Why buy local honey?
While there may be anecdotal evidence of the health effects of local honey, there is little scientific evidence of the effect on allergies. Nevertheless, locally produced honey is one of the most natural and healthful sweeteners available to consumers today.
While raw, unfiltered honey contains pollen, some folks will use pollen granules collected from local honey bees to supplement their nutrition. Pollen consists of approximately 35% protein, 10 % sugars, and has been shown to contain vitamins A, B1, B2, B5, and other trace enzymes and minerals. These nutrients are available in a natural, non-synthetic form that may be easier for your body to use.
My honey crystallized, is it bad?
Not at all. All honey will eventually crystallize. Local, minimally processed honey will crystalize faster because the pollen hasn’t been completely filtered out. The pollen particles give the sugar crystals something to start crystallizing around. Honey sold in many grocery stores has been highly filtered to remove the pollen so that it won’t crystallize on the shelf. Honey can be re-liquefied by applying gentle heat, either in a warm oven or warm water, watching the honey and removing it as soon as it becomes liquid again.

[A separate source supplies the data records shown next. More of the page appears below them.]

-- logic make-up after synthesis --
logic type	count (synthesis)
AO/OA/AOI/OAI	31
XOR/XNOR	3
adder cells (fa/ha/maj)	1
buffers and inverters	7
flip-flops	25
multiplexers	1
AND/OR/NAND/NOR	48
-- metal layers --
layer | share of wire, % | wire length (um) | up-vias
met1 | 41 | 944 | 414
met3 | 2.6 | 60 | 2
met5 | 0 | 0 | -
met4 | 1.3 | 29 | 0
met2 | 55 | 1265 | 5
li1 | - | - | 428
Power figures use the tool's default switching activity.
===== src/rtl/pa_ramp_pkg.sv =====
package pa_ramp_pkg;
   typedef enum logic [2:0] {
      ST_IDLE  = 3'd0,
      ST_DELAY = 3'd1,
      ST_UP    = 3'd2,
      ST_HOLD  = 3'd3,
      ST_DOWN  = 3'd4
   } ramp_state_e;
endpackage


===== src/rtl/pa_ramp_table.sv =====
module pa_ramp_table #(
   parameter int ADDR_W = 6,
   parameter int WORD_W = 10
) (
   input  logic              clk,
   input  logic              we,
   input  logic [ADDR_W-1:0] waddr,
   input  logic [WORD_W-1:0] wdata,
   input  logic [ADDR_W-1:0] raddr,
   output logic [WORD_W-1:0] rdata
);
   localparam int DEPTH = 1 << ADDR_W;

   logic [WORD_W-1:0] mem [DEPTH];

   always_ff @(posedge clk) begin
      if (we) mem[waddr] <= wdata;
   end

   assign rdata = mem[raddr];
endmodule


===== src/rtl/pa_ramp_fsm.sv =====
module pa_ramp_fsm
   import pa_ramp_pkg::*;
#(
   parameter int ADDR_W = 6,
   parameter int DLY_W  = 4
) (
   input  logic              clk,
   input  logic              rst_n,
   input  logic              tick_4m,
   input  logic              qbit_stb,
   input  logic              burst_en,
   input  logic              slow_rate,
   input  logic [DLY_W-1:0]  dly_qbits,
   output ramp_state_e       st,
   output logic [ADDR_W-1:0] addr,
   output logic              step_en,
   output logic              burst_rise
);
   localparam logic [ADDR_W-1:0] ADDR_LAST = {ADDR_W{1'b1}};
   localparam logic [ADDR_W-1:0] ADDR_PEAK = ADDR_LAST - 1'b1;
   localparam logic [ADDR_W-1:0] ADDR_LOW  = {{(ADDR_W-1){1'b0}}, 1'b1};

   logic             burst_q;
   logic             phase;
   logic             ramping;
   logic [DLY_W-1:0] dly_cnt;

   assign ramping    = (st == ST_UP) || (st == ST_DOWN);
   assign burst_rise = burst_en & ~burst_q;
   assign step_en    = ramping & tick_4m & (~slow_rate | phase);

   always_ff @(posedge clk or negedge rst_n) begin
      if (!rst_n) begin
         st      <= ST_IDLE;
         addr    <= '0;
         dly_cnt <= '0;
         phase   <= 1'b0;
         burst_q <= 1'b0;
      end else begin
         burst_q <= burst_en;
         if (!ramping)     phase <= 1'b0;
         else if (tick_4m) phase <= slow_rate ? ~phase : 1'b0;
         unique case (st)
            ST_IDLE: begin
               if (burst_rise) begin
                  addr <= '0;
                  if (dly_qbits == '0) st <= ST_UP;
                  else begin
                     st      <= ST_DELAY;
                     dly_cnt <= dly_qbits;
                  end
               end
            end
            ST_DELAY: begin
               if (!burst_en) st <= ST_IDLE;
               else if (qbit_stb) begin
                  dly_cnt <= dly_cnt - 1'b1;
                  if (dly_cnt == {{(DLY_W-1){1'b0}}, 1'b1}) begin
                     st   <= ST_UP;
                     addr <= '0;
                  end
               end
            end
            ST_UP: begin
               if (!burst_en) begin
                  st    <= ST_DOWN;
                  addr  <= ADDR_LAST;
                  phase <= 1'b0;
               end else if (step_en) begin
                  if (addr == ADDR_PEAK) st <= ST_HOLD;
                  else addr <= addr + 1'b1;
               end
            end
            ST_HOLD: begin
               if (!burst_en) begin
                  st    <= ST_DOWN;
                  addr  <= ADDR_LAST;
                  phase <= 1'b0;
               end
            end
            ST_DOWN: begin
               if (step_en) begin
                  if (addr == ADDR_LOW) begin
                     st   <= ST_IDLE;
                     addr <= '0;
                  end else addr <= addr - 1'b1;
               end
            end
            default: st <= ST_IDLE;
         endcase
      end
   end
endmodule


===== src/rtl/pa_ramp_calc.sv =====
module pa_ramp_calc #(
   parameter int SHAPE_W = 5,
   parameter int LEVEL_W = 8,
   parameter int OFFS_W  = 8,
   parameter int OUT_W   = 16,
   parameter bit REG_OUT = 1'b1
) (
   input  logic               clk,
   input  logic               rst_n,
   input  logic               active,
   input  logic               pwr_down,
   input  logic               offs_mode,
   input  logic [SHAPE_W-1:0] shape,
   input  logic [LEVEL_W-1:0] level,
   input  logic [OFFS_W-1:0]  offset,
   output logic [OUT_W-1:0]   code
);
   logic [OUT_W-1:0] sh_x, lv_x, of_x, nxt;

   assign sh_x = OUT_W'(shape);
   assign lv_x = OUT_W'(level);
   assign of_x = OUT_W'(offset);

   always_comb begin
      if (!active || pwr_down || (level == '0)) nxt = '0;
      else if (offs_mode)                       nxt = sh_x * lv_x + of_x;
      else                                      nxt = sh_x * (lv_x + of_x);
   end

   if (REG_OUT) begin : g_reg
      logic [OUT_W-1:0] code_q;
      always_ff @(posedge clk or negedge rst_n) begin
         if (!rst_n) code_q <= '0;
         else        code_q <= nxt;
      end
      assign code = code_q;
   end else begin : g_comb
      assign code = nxt;
   end
endmodule


===== src/rtl/pa_ramp_seq.sv =====
module pa_ramp_seq
   import pa_ramp_pkg::*;
#(
   parameter int ADDR_W  = 6,
   parameter int SHAPE_W = 5,
   parameter int LEVEL_W = 8,
   parameter int OFFS_W  = 8,
   parameter int DLY_W   = 4,
   parameter int OUT_W   = 16
) (
   input  logic                    clk,
   input  logic                    rst_n,
   input  logic                    tick_4m,
   input  logic                    qbit_stb,
   input  logic                    burst_en,
   input  logic                    pwr_down,
   input  logic                    slow_rate,
   input  logic                    offs_mode,
   input  logic [LEVEL_W-1:0]      level,
   input  logic [OFFS_W-1:0]       offset,
   input  logic [DLY_W-1:0]        dly_qbits,
   input  logic                    tbl_we,
   input  logic [ADDR_W-1:0]       tbl_waddr,
   input  logic [2*SHAPE_W-1:0]    tbl_wdata,
   output logic [OUT_W-1:0]        ctrl_out
);
   localparam int WORD_W = 2 * SHAPE_W;

   if (OUT_W < SHAPE_W + LEVEL_W + 1) begin : g_bad_out
      $error("OUT_W too narrow for the widest product");
   end
   if (OFFS_W > LEVEL_W) begin : g_bad_offs
      $error("OFFS_W must not exceed LEVEL_W");
   end
   if (ADDR_W < 2) begin : g_bad_addr
      $error("ADDR_W must be at least 2");
   end

   ramp_state_e        st;
   logic [ADDR_W-1:0]  addr;
   logic               step_en;
   logic               burst_rise;
   logic [WORD_W-1:0]  word;
   logic [SHAPE_W-1:0] shape;
   logic               active;

   pa_ramp_table #(.ADDR_W(ADDR_W), .WORD_W(WORD_W)) u_table (
      .clk   (clk),
      .we    (tbl_we),
      .waddr (tbl_waddr),
      .wdata (tbl_wdata),
      .raddr (addr),
      .rdata (word)
   );

   pa_ramp_fsm #(.ADDR_W(ADDR_W), .DLY_W(DLY_W)) u_fsm (
      .clk        (clk),
      .rst_n      (rst_n),
      .tick_4m    (tick_4m),
      .qbit_stb   (qbit_stb),
      .burst_en   (burst_en),
      .slow_rate  (slow_rate),
      .dly_qbits  (dly_qbits),
      .st         (st),
      .addr       (addr),
      .step_en    (step_en),
      .burst_rise (burst_rise)
   );

   assign active = (st == ST_UP) || (st == ST_HOLD) || (st == ST_DOWN);
   assign shape  = (st == ST_DOWN) ? word[WORD_W-1:SHAPE_W] : word[SHAPE_W-1:0];

   pa_ramp_calc #(
      .SHAPE_W (SHAPE_W),
      .LEVEL_W (LEVEL_W),
      .OFFS_W  (OFFS_W),
      .OUT_W   (OUT_W),
      .REG_OUT (1'b1)
   ) u_calc (
      .clk       (clk),
      .rst_n     (rst_n),
      .active    (active),
      .pwr_down  (pwr_down),
      .offs_mode (offs_mode),
      .shape     (shape),
      .level     (level),
      .offset    (offset),
      .code      (ctrl_out)
   );
endmodule


===== config.mk =====
export PLATFORM = sky130hd
export DESIGN_NAME = pa_ramp_seq
export DESIGN_NICKNAME = d
export VERILOG_FILES = /design/src/rtl/pa_ramp_pkg.sv /design/src/rtl/pa_ramp_table.sv /design/src/rtl/pa_ramp_fsm.sv /design/src/rtl/pa_ramp_calc.sv /design/src/rtl/pa_ramp_seq.sv
export SDC_FILE = /design/constraint.sdc
export NUM_CORES = 1
export LEC_CHECK = 0
export ABC_AREA = 1
export CELL_PAD_IN_SITES_DETAIL_PLACEMENT = 1
export CELL_PAD_IN_SITES_GLOBAL_PLACEMENT = 2
export CORE_ASPECT_RATIO = 0.5
export CORE_MARGIN = 3
export CORE_UTILIZATION = 45
export DETAILED_ROUTE_END_ITERATION = 6
export PLACE_DENSITY = 0.81
export SETUP_SLACK_MARGIN = 0.02
export SLEW_MARGIN = 20
export SYNTH_ARGS = -nofsm -noshare
export SYNTH_HDL_FRONTEND = slang
export SYNTH_SLANG_ARGS = --single-unit
export TNS_END_PERCENT = 5

===== constraint.sdc =====
create_clock -name clk -period 13.45 [get_ports clk]
set_input_delay 4.035 -clock clk [delete_from_list [all_inputs] [get_ports clk]]
set_output_delay 4.035 -clock clk [all_outputs]
set_load 0.02 [all_outputs]
**src/rtl/eop_pkg.sv**
```systemverilog
package eop_pkg;

  // Strobes from the control module to the datapath, one cycle wide.
  typedef struct packed {
    logic setEnd;    // recognised end-of-process event
    logic setIrq;    // event with the interrupt source enabled
    logic clrFlags;  // clear request (reset strobe or DMA mode off)
  } eopStrobes_t;

  // Bit positions inside the status byte; software decodes these.
  localparam int unsigned ST_ACK    = 0;
  localparam int unsigned ST_ATN    = 1;
  localparam int unsigned ST_BUSY   = 2;
  localparam int unsigned ST_PHASE  = 3;
  localparam int unsigned ST_IRQ    = 4;
  localparam int unsigned ST_PARITY = 5;
  localparam int unsigned ST_DREQ   = 6;
  localparam int unsigned ST_END    = 7;

  // Packing order of the synchronised handshake vector.
  localparam int unsigned HS_EOP  = 3;
  localparam int unsigned HS_DACK = 2;
  localparam int unsigned HS_IOR  = 1;
  localparam int unsigned HS_IOW  = 0;
  localparam int unsigned HS_W    = 4;

endpackage

```
**src/rtl/eop_sync.sv**
```systemverilog
module eop_sync #(
  parameter int unsigned WIDTH  = 4,
  parameter int unsigned STAGES = 2,
  parameter logic [WIDTH-1:0] RESET_VAL = '1
) (
  input  logic             clk,
  input  logic             rst,
  input  logic [WIDTH-1:0] asyncIn,
  output logic [WIDTH-1:0] syncOut
);

  logic [WIDTH-1:0] stageQ [STAGES];

  // first stage samples the raw pins
  always_ff @(posedge clk) begin
    if (rst) stageQ[0] <= RESET_VAL;
    else     stageQ[0] <= asyncIn;
  end

  // remaining stages form a plain shift chain
  for (genvar s = 1; s < STAGES; s++) begin : g_stage
    always_ff @(posedge clk) begin
      if (rst) stageQ[s] <= RESET_VAL;
      else     stageQ[s] <= stageQ[s-1];
    end
  end

  assign syncOut = stageQ[STAGES-1];

endmodule

```
**src/rtl/eop_ctrl.sv**
```systemverilog
module eop_ctrl
  import eop_pkg::*;
#(
  parameter int unsigned QUAL_CYCLES = 5,
  parameter int unsigned SYNC_STAGES = 2
) (
  input  logic        clk,
  input  logic        rst,
  input  logic        eopN,
  input  logic        dackN,
  input  logic        iorN,
  input  logic        iowN,
  input  logic        dmaMode,
  input  logic        eopIrqEn,
  input  logic        intrReset,
  output eopStrobes_t strobes
);

  localparam int unsigned CNT_W = $clog2(QUAL_CYCLES + 1);
  localparam logic [CNT_W-1:0] CNT_LAST = CNT_W'(QUAL_CYCLES - 1);
  localparam logic [CNT_W-1:0] CNT_SAT  = CNT_W'(QUAL_CYCLES);

  logic [HS_W-1:0] rawHs;
  logic [HS_W-1:0] syncHs;
  logic            overlap;
  logic            qualify;
  logic [CNT_W-1:0] runCnt;
  logic            hitNow;

  assign rawHs[HS_EOP]  = eopN;
  assign rawHs[HS_DACK] = dackN;
  assign rawHs[HS_IOR]  = iorN;
  assign rawHs[HS_IOW]  = iowN;

  eop_sync #(
    .WIDTH    (HS_W),
    .STAGES   (SYNC_STAGES),
    .RESET_VAL({HS_W{1'b1}})
  ) u_sync (
    .clk    (clk),
    .rst    (rst),
    .asyncIn(rawHs),
    .syncOut(syncHs)
  );

  // all lines active low: end-of-process, acknowledge, and one strobe
  assign overlap = ~syncHs[HS_EOP] & ~syncHs[HS_DACK]
                 & (~syncHs[HS_IOR] | ~syncHs[HS_IOW]);
  assign qualify = overlap & dmaMode;

  // run-length counter; saturates so one long pulse fires only once
  always_ff @(posedge clk) begin
    if (rst || !qualify)        runCnt <= '0;
    else if (runCnt != CNT_SAT) runCnt <= runCnt + 1'b1;
  end

  assign hitNow = qualify && (runCnt == CNT_LAST);

  always_comb begin
    strobes.setEnd   = hitNow;
    strobes.setIrq   = hitNow & eopIrqEn;
    strobes.clrFlags = intrReset | ~dmaMode;
  end

endmodule

```
**src/rtl/eop_datapath.sv**
```systemverilog
module eop_datapath
  import eop_pkg::*;
(
  input  logic        clk,
  input  logic        rst,
  input  eopStrobes_t strobes,
  input  logic        ackLine,
  input  logic        atnLine,
  input  logic        busyErr,
  input  logic        phaseMatch,
  input  logic        parityErr,
  input  logic        dmaReq,
  input  logic [7:0]  busLines,
  output logic [7:0]  statusByte,
  output logic [7:0]  busStatusByte,
  output logic        irq
);

  logic endFlag;
  logic irqFlag;
  logic [7:0] liveQ;
  logic [7:0] busQ;

  // latched flags: a set beats a simultaneous clear
  always_ff @(posedge clk) begin
    if (rst) begin
      endFlag <= 1'b0;
      irqFlag <= 1'b0;
    end else if (strobes.setEnd) begin
      endFlag <= 1'b1;
      irqFlag <= irqFlag | strobes.setIrq;
    end else if (strobes.clrFlags) begin
      endFlag <= 1'b0;
      irqFlag <= 1'b0;
    end
  end

  // live bits are registered once so the byte is glitch free
  always_ff @(posedge clk) begin
    liveQ <= '0;
    liveQ[ST_ACK]    <= ackLine;
    liveQ[ST_ATN]    <= atnLine;
    liveQ[ST_BUSY]   <= busyErr;
    liveQ[ST_PHASE]  <= phaseMatch;
    liveQ[ST_PARITY] <= parityErr;
    liveQ[ST_DREQ]   <= dmaReq;
    busQ             <= busLines;
  end

  always_comb begin
    statusByte         = liveQ;
    statusByte[ST_IRQ] = irqFlag;
    statusByte[ST_END] = endFlag;
  end

  assign busStatusByte = busQ;
  assign irq           = irqFlag;

endmodule

```
**src/rtl/eop_status_unit.sv**
```systemverilog
module eop_status_unit
  import eop_pkg::*;
#(
  parameter int unsigned CLK_PERIOD_NS = 20,
  parameter int unsigned MIN_EOP_NS    = 100,
  parameter int unsigned SYNC_STAGES   = 2
) (
  input  logic       clk,
  input  logic       rst,
  input  logic       eopN,
  input  logic       dackN,
  input  logic       iorN,
  input  logic       iowN,
  input  logic       dmaMode,
  input  logic       eopIrqEn,
  input  logic       intrReset,
  input  logic       ackLine,
  input  logic       atnLine,
  input  logic       busyErr,
  input  logic       phaseMatch,
  input  logic       parityErr,
  input  logic       dmaReq,
  input  logic [7:0] busLines,
  output logic [7:0] statusByte,
  output logic [7:0] busStatusByte,
  output logic       irq
);

  localparam int unsigned RAW_CYCLES  = (MIN_EOP_NS + CLK_PERIOD_NS - 1) / CLK_PERIOD_NS;
  localparam int unsigned QUAL_CYCLES = (RAW_CYCLES < 1) ? 1 : RAW_CYCLES;

  eopStrobes_t strobes;

  eop_ctrl #(
    .QUAL_CYCLES(QUAL_CYCLES),
    .SYNC_STAGES(SYNC_STAGES)
  ) u_ctrl (
    .clk      (clk),
    .rst      (rst),
    .eopN     (eopN),
    .dackN    (dackN),
    .iorN     (iorN),
    .iowN     (iowN),
    .dmaMode  (dmaMode),
    .eopIrqEn (eopIrqEn),
    .intrReset(intrReset),
    .strobes  (strobes)
  );

  eop_datapath u_dp (
    .clk          (clk),
    .rst          (rst),
    .strobes      (strobes),
    .ackLine      (ackLine),
    .atnLine      (atnLine),
    .busyErr      (busyErr),
    .phaseMatch   (phaseMatch),
    .parityErr    (parityErr),
    .dmaReq       (dmaReq),
    .busLines     (busLines),
    .statusByte   (statusByte),
    .busStatusByte(busStatusByte),
    .irq          (irq)
  );

endmodule

```
## config.mk

```make
export PLATFORM = sky130hd
export DESIGN_NAME = alu8_ccr
export DESIGN_NICKNAME = d
export VERILOG_FILES = /design/src/rtl/alu8_pkg.sv /design/src/rtl/alu8_addsub.sv /design/src/rtl/alu8_shift.sv /design/src/rtl/alu8_ccr_reg.sv /design/src/rtl/alu8_ccr.sv
export SDC_FILE = /design/constraint.sdc
export NUM_CORES = 1
export LEC_CHECK = 0
export BUFFER_PORTS_ARGS = -buffer_cell sky130_fd_sc_hd__buf_2
export CAP_MARGIN = 20
export CORE_ASPECT_RATIO = 1.2
export CORE_MARGIN = 3
export CORE_UTILIZATION = 55
export DETAILED_ROUTE_END_ITERATION = 10
export PLACE_DENSITY = 0.8
export SLEW_MARGIN = 40
export SYNTH_ARGS = -nofsm -noshare
export SYNTH_HDL_FRONTEND = slang
export SYNTH_SLANG_ARGS = --single-unit
```

## constraint.sdc

```tcl
create_clock -name clk -period 10 [get_ports clk]
set_input_delay 1 -clock clk [delete_from_list [all_inputs] [get_ports clk]]
set_output_delay 1 -clock clk [all_outputs]
set_load 0.03 [all_outputs]
```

Why is some honey “Ultra-filtered?”
Under US law, honey must be labeled as to the country of origin, and the FDA also doesn’t require the presence of pollen for honey to be called honey. The US government has also put high tariffs on honey from certain countries due to “dumping” issues. They were exporting cheap honey into our country and harming the beekeeping industry. To get around these tariffs, these countries began the practice of ultra-filtering their honey (at high temperatures through very fine filters) to remove any traces of pollen, the only sure way of determining the geographical origin of the honey. The honey is then shipped to another country not subject to tariffs, re-labeled as being from that country and shipped to our country. This is the honey that ends up in food stores, often with American sounding names.
Why is local honey so expensive?
The honey found in grocery stores as mentioned above most likely has been imported, it may even not be 100% pure honey due to it having been mixed with high-fructose corn syrup or other low-cost sweeteners. When you purchase local honey from a local beekeeper you are buying a premium product that has been minimally processed.
There has been a lot of news about a problem confronting beekeepers called “Colony Collapse Disorder” (CCD). This has affected smaller beekeepers to a greater extent than large commercial beekeepers because they usually don’t have the resources to deal with the problem. Losing 1 out of 100 hives isn’t the same as losing 1 out of 5 hives. Beekeepers are dealing with some introduced pests such as the Varroa mite, pesticides such as neonicotinoids, as well as other diseases that can harm the bees. There is no consensus on one cause of CCD, but evidence points to a combination of the above factors that eventually overwhelm the colony. This has led many small, local beekeepers to abandon the trade because it’s become increasingly expensive to replace their bees every year.
True local honey is produced mostly by beekeepers who generally have less than 20 hives located in a tight geographical radius of 50 to 100 miles. These beekeepers will do their own extracting and bottling of their honey at normal temperatures using minimal filtering to remove bits of wax and other naturally occurring items.
Since it is nearly impossible to ascertain that there are no pesticides or herbicides being used in the roughly five-mile radius that bees will forage, saying that honey is truly organic is also nearly impossible. If you do see honey that's labeled "organic," look at the fine print on the label. It is most likely from a foreign country that may not have the same stringent definition of "organic" as the USDA does.
- All information, presented, herein is for informational purposes only. It is not to be construed or intended as providing medical or legal advice. Decisions you make about your family's healthcare are important and should be made in consultation with a competent medical professional.